While many are bristling at the thought of tighter controls being implemented at the expense of patient care, the veiled “threat” of privatization looms in the background. As a result instead of moving the discussion towards a resolution, it now seems to be descending into a personalization of rights and responsibilities. In such scenarios inertia almost always proves itself to be the winner as opposing factions dig in.
This impasse is reminiscent of the old saying that you cannot see the forest for the trees.
To start, and referencing my twitter exchange with Bob Hudson, when only $224 million of $4 billion spent on health service projects and innovations have an impact on patient care there is something seriously wrong. Especially when you consider the fact that prior to the recently proposed changes the “level of patient care in the UK had fallen behind those of comparable countries.” This clearly demonstrates that the present system is seriously broken. Or to put it another way, the reasons for the proposed changes are at least in part, the result of steadily declining levels of care for patients.
Something has to be done! But what?
In Part 2 of this post, I will present the concept associate with a Relational Governance Framework that I believe represents an approach to the problem that has not yet been considered.
Nexus789
April 21, 2013
The real issue is that the ‘IT’ solution is not being driven from the patient perspective. They think they can put in an ‘ERP’ type solution and it will work. It will not and no amount of money will solve the problem – a bottomless pit comes to mind. My observation from reading a range of reports is the underlying health technologies that are being ‘imposed’ are destroying clinical excellence. In many ways they are going backwards.
Many systems that were built over time with clinical input are being swept aside and being replaced with systems that are not up to the job and add no value to the clinician (they have an administrator and transaction focus). An excellent report by Sydney University pointed to the uselessness of the systems they were being forced to use (one comment suggested that going back to pen and paper would be more efficient).

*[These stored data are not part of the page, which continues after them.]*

`config.mk`:
```
export PLATFORM = sky130hd
export DESIGN_NAME = reg_file_wb
export DESIGN_NICKNAME = d
export VERILOG_FILES = /design/src/rtl/mips16_pkg.sv /design/src/rtl/reg_scoreboard.sv /design/src/rtl/reg_file_wb.sv
export SDC_FILE = /design/constraint.sdc
export NUM_CORES = 1
export LEC_CHECK = 0
export CAP_MARGIN = 20
export CELL_PAD_IN_SITES_DETAIL_PLACEMENT = 1
export CELL_PAD_IN_SITES_GLOBAL_PLACEMENT = 2
export CORE_ASPECT_RATIO = 0.7
export CORE_MARGIN = 2
export CORE_UTILIZATION = 40
export CTS_CLUSTER_DIAMETER = 80
export DETAILED_ROUTE_END_ITERATION = 6
export PLACE_DENSITY_LB_ADDON = 0.1
export SLEW_MARGIN = 10
export SYNTH_ARGS = -nofsm -noshare
export SYNTH_HDL_FRONTEND = slang
export SYNTH_SLANG_ARGS = --single-unit
```
`constraint.sdc`:
```
create_clock -name clock -period 2.7 [get_ports clock]
set_input_delay 0.405 -clock clock [delete_from_list [all_inputs] [get_ports clock]]
set_output_delay 0.405 -clock clock [all_outputs]
set_load 0.02 [all_outputs]
```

There is also a 600+ page report from the UK by medical professionals that basically says that IT could really help health performance but there is no evidence of that to date (this is after £20biiion plus has been spent). The whole debacle reminds me of CFO’s choosing ERP’s in other environments and the people at the coal face having to then try and use a system that is ill suited, or not suited for the task.

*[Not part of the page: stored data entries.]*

==> src/rtl/shifter_pkg.sv <==
// rtl/shifter_pkg.sv - shared command codes, state/direction types and one-bit shift step
package shifter_pkg;

  // Width the shift_step helper operates on; the shifter's WIDTH must match it.
  localparam int DATA_W = 32;

  localparam logic [2:0] CMD_NOP  = 3'b000;
  localparam logic [2:0] CMD_LOAD = 3'b001;
  localparam logic [2:0] CMD_SLL  = 3'b010;
  localparam logic [2:0] CMD_SRL  = 3'b011;
  localparam logic [2:0] CMD_SRA  = 3'b100;

  typedef enum logic {
    IDLE  = 1'b0,
    SHIFT = 1'b1
  } state_e;

  typedef enum logic [1:0] {
    DIR_SLL = 2'd0,
    DIR_SRL = 2'd1,
    DIR_SRA = 2'd2
  } dir_e;

  // One iteration of the shifter: move every bit by one position.
  function automatic logic [DATA_W-1:0] shift_step(input dir_e dir,
                                                   input logic [DATA_W-1:0] value);
    logic [DATA_W-1:0] res;
    res = value;
    case (dir)
      DIR_SLL: res = {value[DATA_W-2:0], 1'b0};
      DIR_SRL: res = {1'b0, value[DATA_W-1:1]};
      DIR_SRA: res = {value[DATA_W-1], value[DATA_W-1:1]};
      default: res = value;
    endcase
    return res;
  endfunction

endpackage

==> src/rtl/iter_shifter_if.sv <==
// rtl/iter_shifter_if.sv - command/result bundle between ALU control and the shifter
interface iter_shifter_if #(
  parameter int WIDTH   = 32,
  parameter int SHAMT_W = 5
);
  logic [2:0]         cmd;
  logic [SHAMT_W-1:0] shamt;
  logic [WIDTH-1:0]   data_in;
  logic [WIDTH-1:0]   data_out;
  logic               busy;
  logic               done;

  modport master (
    output cmd, shamt, data_in,
    input  data_out, busy, done
  );

  modport slave (
    input  cmd, shamt, data_in,
    output data_out, busy, done
  );
endinterface

==> src/rtl/iter_shifter.sv <==
// rtl/iter_shifter.sv - iterative one-bit-per-cycle 32-bit shift unit with busy/done handshake
module iter_shifter
  import shifter_pkg::*;
#(
  parameter int WIDTH   = DATA_W,
  parameter int SHAMT_W = 5
) (
  input  logic           clk,
  input  logic           reset,
  iter_shifter_if.slave  bus
);

  state_e             state_q, state_d;
  dir_e               dir_q, dir_d;
  logic [SHAMT_W-1:0] cnt_q, cnt_d;
  logic [WIDTH-1:0]   data_q, data_d;
  logic               done_q, done_d;

  // State register; reset wins over everything, including an in-flight shift.
  always_ff @(posedge clk) begin
    if (reset) begin
      state_q <= IDLE;
      dir_q   <= DIR_SLL;
      cnt_q   <= '0;
      data_q  <= '0;
      done_q  <= 1'b0;
    end else begin
      state_q <= state_d;
      dir_q   <= dir_d;
      cnt_q   <= cnt_d;
      data_q  <= data_d;
      done_q  <= done_d;
    end
  end

  // Next-state: accept commands only in IDLE (which includes the done cycle),
  // otherwise step once per cycle until the count runs out.
  always_comb begin
    state_d = state_q;
    dir_d   = dir_q;
    cnt_d   = cnt_q;
    data_d  = data_q;
    done_d  = 1'b0;
    case (state_q)
      IDLE: begin
        case (bus.cmd)
          CMD_LOAD: data_d = bus.data_in;
          CMD_SLL, CMD_SRL, CMD_SRA: begin
            case (bus.cmd)
              CMD_SRL: dir_d = DIR_SRL;
              CMD_SRA: dir_d = DIR_SRA;
              default: dir_d = DIR_SLL;
            endcase
            cnt_d = bus.shamt;
            // A zero-length shift completes immediately without ever raising busy.
            if (bus.shamt == '0) begin
              done_d = 1'b1;
            end else begin
              state_d = SHIFT;
            end
          end
          default: ; // NOP and reserved codes leave everything untouched
        endcase
      end
      SHIFT: begin
        data_d = shift_step(dir_q, data_q);
        cnt_d  = cnt_q - SHAMT_W'(1);
        if (cnt_q == SHAMT_W'(1)) begin
          state_d = IDLE;
          done_d  = 1'b1;
        end
      end
      default: state_d = IDLE;
    endcase
  end

  assign bus.data_out = data_q;
  assign bus.busy     = (state_q == SHIFT);
  assign bus.done     = done_q;

endmodule

==> src/flat_wrapper.sv <==
// flat-port wrapper written by rule: the top's interface ports become plain ports
module iter_shifter_flat import shifter_pkg::*;
#(
  parameter int WIDTH   = DATA_W,
  parameter int SHAMT_W = 5
)
  (clk, reset, bus_cmd, bus_shamt, bus_data_in, bus_data_out, bus_busy, bus_done);
  iter_shifter_if #(.WIDTH(WIDTH), .SHAMT_W(SHAMT_W)) bus_i ();
  input  logic clk;
  input  logic reset;
  input wire logic [$bits(bus_i.cmd)-1:0] bus_cmd;
  input wire logic [$bits(bus_i.shamt)-1:0] bus_shamt;
  input wire logic [$bits(bus_i.data_in)-1:0] bus_data_in;
  output wire logic [$bits(bus_i.data_out)-1:0] bus_data_out;
  output wire logic [$bits(bus_i.busy)-1:0] bus_busy;
  output wire logic [$bits(bus_i.done)-1:0] bus_done;
  assign bus_i.cmd = bus_cmd;
  assign bus_i.shamt = bus_shamt;
  assign bus_i.data_in = bus_data_in;
  assign bus_data_out = bus_i.data_out;
  assign bus_busy = bus_i.busy;
  assign bus_done = bus_i.done;
  iter_shifter #(.WIDTH(WIDTH), .SHAMT_W(SHAMT_W)) u_core (.clk(clk), .reset(reset), .bus(bus_i));
endmodule
==> config.mk <==
export PLATFORM = sky130hd
export DESIGN_NAME = iter_shifter_flat
export DESIGN_NICKNAME = d
export VERILOG_FILES = /design/src/rtl/shifter_pkg.sv /design/src/rtl/iter_shifter_if.sv /design/src/rtl/iter_shifter.sv /design/src/flat_wrapper.sv
export SDC_FILE = /design/constraint.sdc
export NUM_CORES = 1
export LEC_CHECK = 0
export CORE_ASPECT_RATIO = 1.2
export CORE_UTILIZATION = 48
export DETAILED_ROUTE_END_ITERATION = 7
export PLACE_DENSITY = 0.79
export SYNTH_ARGS = -nofsm -noshare
export SYNTH_HDL_FRONTEND = slang
export SYNTH_SLANG_ARGS = --single-unit
==> constraint.sdc <==
create_clock -name clk -period 2.6 [get_ports clk]
set_clock_uncertainty 0.15 [all_clocks]
set_input_delay 0.39 -clock clk [delete_from_list [all_inputs] [get_ports clk]]
set_output_delay 0.39 -clock clk [all_outputs]
set_load 0.01 [all_outputs]
==> results of run 1 <==
## metal layers
layer	routed length, um	up-vias
met3	374	8
met5	0	-
met1	2690	1186
met2	3220	65
met4	91	0
li1	-	1277
## area by class of cell
cell class                      instances  area (um2)
Inverter                                5        18.8
Clock buffer                            5        68.8
Clock inverter                          3        65.1
Sequential cell                        41         822
Timing Repair Buffer                   83         823
Multi-Input combinational cell        247        1550
Fill cell                             432        1590
Tap cell                               60        75.1
## flip-flops by register name, indices dropped and copies added, names as in the netlist
| name | cells |
|---|---|
| u_core.bus.data_out | 32 |
| u_core.cnt_q | 5 |
| u_core.dir_q | 2 |
| u_core.bus.busy | 1 |
| u_core.bus.done | 1 |
## critical path, stage by stage (launching register included)
cell and delay (ps):
dfxtp_1 390, inv_1 80, ha_1 300, o31ai_1 350, and2_4 520, a211oi_2 70
nor3_1 200
## kinds of logic (layout without fill, tap and decap cells)
kind of cell    Yosys count  after routing
fa+ha+maj                 6              6
simple gates            148            148
compound gates           93             93
flops                    41             41
buf+inv                  35             96
## through the flow
stage / setup WS, ps / util / total power [mW] / std cells / area (um2)
detailed placement: 203 / 0.656 / 1.42 / 436 / 3290
global placement: 284 / 0.656 / 1.41 / 436 / 3290
floorplan: 732 / - / 1.17 / 323 / 2550
global route: 310 / 0.683 / 2.12 / 444 / 3420
CTS: 453 / 0.683 / 2.03 / 444 / 3420
finish: 458 / 0.683 / 2.01 / 444 / 3420
## layout by cell type, fill, tap and decap left out, drive strengths merged, types with 2 or more instances in the layout
master / instances
nand3: 7
o211ai: 14
a211oi: 26
a21oi: 35
ha: 6
o31ai: 3
clkbuf: 5
nand3b: 3
nand2b: 36
buf: 8
nor3: 31
o2bb2ai: 2
bufinv: 2
dfxtp: 41
o21ai: 3
inv: 5
clkdlybuf4s50: 75
nor2: 56
nand2: 8
a311oi: 2
## power by group through the flow
stage	Sequential [mW]	Combinational, mW	Clock [mW]
2_1_floorplan	0.810	0.362	0
3_3_place_gp	0.804	0.602	0
3_5_place_dp	0.805	0.614	0
4_1_cts	0.791	0.618	0.618
5_1_grt	0.803	0.674	0.641
6_report	0.791	0.614	0.608
## worst paths after layout
check / endpoint / slack (ps) / cells past startpoint
hold reg to reg: u_core.bus.data_out[14] / 350 / 2
setup reg to reg: u_core.bus.data_out[25] / 460 / 6
setup / recovery: u_core.bus.data_out[25] / 460 / 6
hold / removal: u_core.bus.data_out[14] / 350 / 2
==> flow_summary_export.csv, run 1 <==
group,metric,value,unit
global_routing,grt_util_met2,0.425,
placement,routabilityCongestion,0.781,
synth,synth_area,2550,um2
clock_tree,post_cts_buffers,0,
run,cap_viol_max_count,0,
timing,finalCriticalPeriod,2140,ps
synth,yosysMostFrequentCell,"nor2_1",
outcome,status,"complete, no violations",
pwr,powerDensity,589,nW/um2
clock_tree,postCtsHoldBufs,0,
synth,synth_top_cell_area_share,0.322,
global_routing,grt_pass1_wl,9850,um
die,core_area,5010,um2
clock_tree,h-tree-depth,2,
route,wl,6380,um
die,row_count,28,
synth,synth_seq_cells,41,
timing,drv_slew,0,
timing,finalCritPeriodShare,0.824,
synth,synth_top_family_by_area,"simple AND/OR/NAND/NOR gates",
global_routing,grt_max_degree,36,
critical_path,cp.arrival,2200,ps
synth,synth-simple-area-share,0.289,
route,ant_nets,0,
timing,tightest_slew,675,ps
layout,drive_gt1_frac,0.117,
synth,yosys.area.top_type,"dfxtp_1",
layout,antenna_cells,0,
synth,synthAdderAreaFrac,0.0294,
timing,rsz0062_at_grt,"no",
synth,synth_common_cells,"nor2_1, dfxtp_1, nand2b_1, a21oi_1, nor3_1",
synth,synthTopCellsByArea,"dfxtp_1, a211oi_2, nand2b_1",
synth,syn_avg_cell_area,7.90,um2
critical_path,cp-start-kind,"flop",
timing,max_clock_freq,0.467,GHz
clock_tree,clkTransAtPathRegs,80,ps
die,die_height,81.9,um
global_routing,grt_busiest_layer,"met2",
global_routing,grtUsageMet3,0.0472,
timing,hold_violations,0,
route,routed_via_density,5.71,
pwr,combinationalPowerShare,0.305,
pwr,ir_drop,0.356,mV
critical_path,path_max_fanout,30,
route,drc,0,
pwr,internal_power,1.40,mW
synth,synth_top_flop_cell,"dfxtp_1",
clock_tree,clkLatencyLatePin,290,ps
critical_path,r2r-start,"u_core.dir_q[1]",
worst_hold_path,min_path_type,"flop to flop",
pwr,p_clk_frac,0.302,
clock_tree,cts_buffers,5,
pwr,netSwitchingFraction,0.305,
timing,setup_viol,0,
critical_path,crit_path_end_kind,"flop",
die,initial_core_util,0.509,
global_routing,first_global_vias,2285,
global_routing,antenna_found_initial,0,
global_routing,use_met1,0.248,
synth,syn_inst,323,
global_routing,grt-ovfl-total,0,
synth,synthXorXnorAreaFrac,0,
synth,synth-compound-area-share,0.288,
synth,netlist-cell-type-count,39,
synth,yosysWarnings,0,
synth,syn-num-nets,371,
pwr,seq_power_share,0.393,
clock_tree,clock-sinks,41,
die,die_w,68.6,um
synth,synth_edf_count,0,
critical_path,path_class,"flop to flop",
timing,max_slew_margin,0.549,
die,dieArea,5610,um2
clock_tree,root_buffer,"clkbuf_8",
route,wl_per_cell,14.4,um
route,vias,2536,
synth,synth-seq-area-share,0.322,
clock_tree,cts_buffer_depth,2,
worst_hold_path,hold_start,"u_core.bus.data_out[14]",
synth,async_flop_share,0,
timing,fin_tns_setup,0,ps
pwr,p_sw,0.614,mW
clock_tree,post_cts_resized,0,
route,drt_pre_antenna_iters,4,
pwr,leakage,1.19,nW
critical_path,crit_path_start,"u_core.dir_q[1]",
critical_path,cp.required,2660,ps
placement,portBuffers,75,
timing,whs,347,ps
layout,layout.nets,431,
placement,dp_hpwl,4480,um
layout,layout-area-overhead-vs-synth,34.0,%
global_routing,grt_usage,0.228,
route,drt_first_iter_violations,146,
clock_tree,cts_tree,"done",
synth,synthMuxAreaShare,0,
die,num_io_pins,76,
(Power assumes the default switching activity.)
==> inputs of run 2 (changes only) <==
Clock period 2.6 ns to 2.15 ns, I/O delays scaled along.
==> flow_summary_export.csv, run 2 (synthesis results as in run 1) <==
group,metric,value,unit
run,cap_viol_max_count,0,
clock_tree,root_buffer,"clkbuf_8",
clock_tree,post_cts_buffers,0,
layout,fillCellCount,436,
timing,hold_violations,0,
pwr,internal_power,1.63,mW
timing,finalCritPeriodShare,0.943,
clock_tree,h-tree-depth,2,
critical_path,cp-start-kind,"flop",
route,routed_via_density,5.70,
pwr,leakage,1.23,nW
pwr,combinationalPowerShare,0.330,
clock_tree,cts_tree,"done",
clock_tree,clock-sinks,41,
timing,max_clock_freq,0.493,GHz
layout,final_cell_mix,"clkdlybuf4s50_1, nor2_1, dfxtp_1",
layout,layout_commonest_cell,"clkdlybuf4s50_1",
global_routing,grt_util_met2,0.440,
die,core_area,5010,um2
pwr,p_clk_frac,0.272,
global_routing,grt_max_degree,63,
clock_tree,cts_buffer_depth,2,
layout,antenna_cells,0,
clock_tree,clkLatencyLatePin,300,ps
placement,routabilityCongestion,0.841,
worst_hold_path,min_path_type,"flop to flop",
global_routing,first_global_vias,2417,
pwr,powerDensity,681,nW/um2
timing,tightest_slew,532,ps
critical_path,cp.arrival,2050,ps
pwr,seq_power_share,0.399,
timing,setup_viol,0,
global_routing,antenna_found_initial,0,
route,drc,0,
global_routing,grt_pass1_wl,10600,um
placement,pre_cts_ws,-27.7,ps
timing,rsz0062_at_grt,"no",
timing,fin_tns_setup,0,ps
layout,drive_gt1_frac,0.137,
global_routing,grt_usage,0.243,
critical_path,crit_path_end_kind,"flop",
pwr,netSwitchingFraction,0.314,
layout,layout-area-overhead-vs-synth,37.2,%
die,row_count,28,
global_routing,grt-ovfl-total,0,
timing,finalCriticalPeriod,2030,ps
clock_tree,cts_buffers,5,
critical_path,path_max_fanout,14,
clock_tree,postCtsHoldBufs,0,
die,num_io_pins,76,
timing,drv_slew,0,
global_routing,use_met1,0.279,
route,wl_per_cell,14.9,um
die,die_height,81.9,um
route,ant_nets,0,
clock_tree,clkTransAtPathRegs,80,ps
route,drt_pre_antenna_iters,4,
route,wl,6740,um
layout,largest_reg_flops,32,
die,initial_core_util,0.509,
route,drt_first_iter_violations,112,
outcome,status,"complete, no violations",
critical_path,path_class,"flop to flop",
global_routing,grt_busiest_layer,"met2",
die,dieArea,5610,um2
placement,dp_hpwl,4610,um
global_routing,grtUsageMet3,0.0542,
timing,max_slew_margin,0.644,
critical_path,cp.required,2180,ps
route,vias,2584,
die,die_w,68.6,um
timing,fin_ws,123,ps
placement,portBuffers,75,
pwr,ir_drop,0.454,mV
pwr,p_sw,0.750,mW
layout,layout.nets,440,
run 2: cell types whose count changed in the layout (fill, tap and decap cells not counted), sizes merged:
cell | previous run | this run
buf | 8 | 16
clkbuf | 5 | 7
and2 | 1 | 2
bufinv | 2 | 1
clkinv | 1 | 0
run 2: repair_timing:
item	4_1_cts	5_1_grt
endpoints found under the setup margin	0	30
hold endpoints to repair	0	0
resized for setup	0	2
run 2: final timing paths:
path                                start                 endpoint  slack (ps)  depth (start not counted)
hold / removal    u_core.bus.data_out[15]  u_core.bus.data_out[15]         350                          2
setup reg to reg          u_core.dir_q[0]   u_core.bus.data_out[5]         120                          7
setup / recovery          u_core.dir_q[0]   u_core.bus.data_out[5]         120                          7
hold reg to reg   u_core.bus.data_out[15]  u_core.bus.data_out[15]         350                          2
run 2: stage by stage:
| step | instance area, um2 | total power, mW | hold slack, ps | util | std cells |
|---|---|---|---|---|---|
| final | 3500 | 2.38 | 346 | 0.699 | 453 |
| after detailed placement | 3370 | 1.74 | 337 | 0.673 | 444 |
| after floorplan | 2550 | 1.42 | 289 | - | 323 |
| after global placement | 3370 | 1.73 | 335 | 0.673 | 444 |
| after CTS | 3490 | 2.39 | 349 | 0.696 | 452 |
| after global routing | 3500 | 2.51 | 368 | 0.699 | 453 |
run 2: metal layers:
metal / up-vias / wire length [um]
li1: 1290 / -
met1: 1204 / 2770
met2: 78 / 3430
met3: 12 / 437
met4: 0 / 106
met5: - / 0
run 2: power groups by stage:
| stage | Combinational (mW) | Sequential [mW] | Clock [mW] |
|---|---|---|---|
| after floorplan | 0.438 | 0.980 | 0 |
| after global placement | 0.759 | 0.966 | 0 |
| after detailed placement | 0.776 | 0.967 | 0 |
| after CTS | 0.782 | 0.949 | 0.656 |
| after global routing | 0.863 | 0.963 | 0.685 |
| final | 0.786 | 0.951 | 0.648 |
run 2: worst max-delay path, cell delays in order, from the launching register on:
cell and delay, ps:
dfxtp_1 390, inv_1 110, ha_1 230, o31ai_2 410, nand2_2 260, buf_12 220, nor2_1 90, nor3_1 50
run 2: area by class of cell:
cell class	count	area, um2	area share
inverter	5	18.8	0.00536
multi-input combinational	248	1560	0.446
tap	60	75.1	0.0214
timing repair buffer	91	908	0.259
clock buffer	7	86.3	0.0247
clock inverter	1	30.0	0.00858
sequential	41	822	0.235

Another issue is that we need to change the way we build information systems and focus on developing a business model that puts the patient at the centre of activities. Building a system that would truly support health and patient care needs to support a highly collaborative project and informationally dynamic environment. One that changes the premise and perspective from transactions and data to collaboration and knowledge management (management of complex ontology’s, taxonomies, secure, audit trails, etc).
piblogger
April 21, 2013
Very well said Iain.
Nexus789
April 21, 2013
It is not an IT ‘problem’. It is a business design problem. They keep coming from the wrong perspective. Only ill informed politicians a silly enough to believe that throwing money at the ‘problem’ will get a result. As Einstein quipped doing the same thing over and over and expecting a different outcome is a sure sign of madness.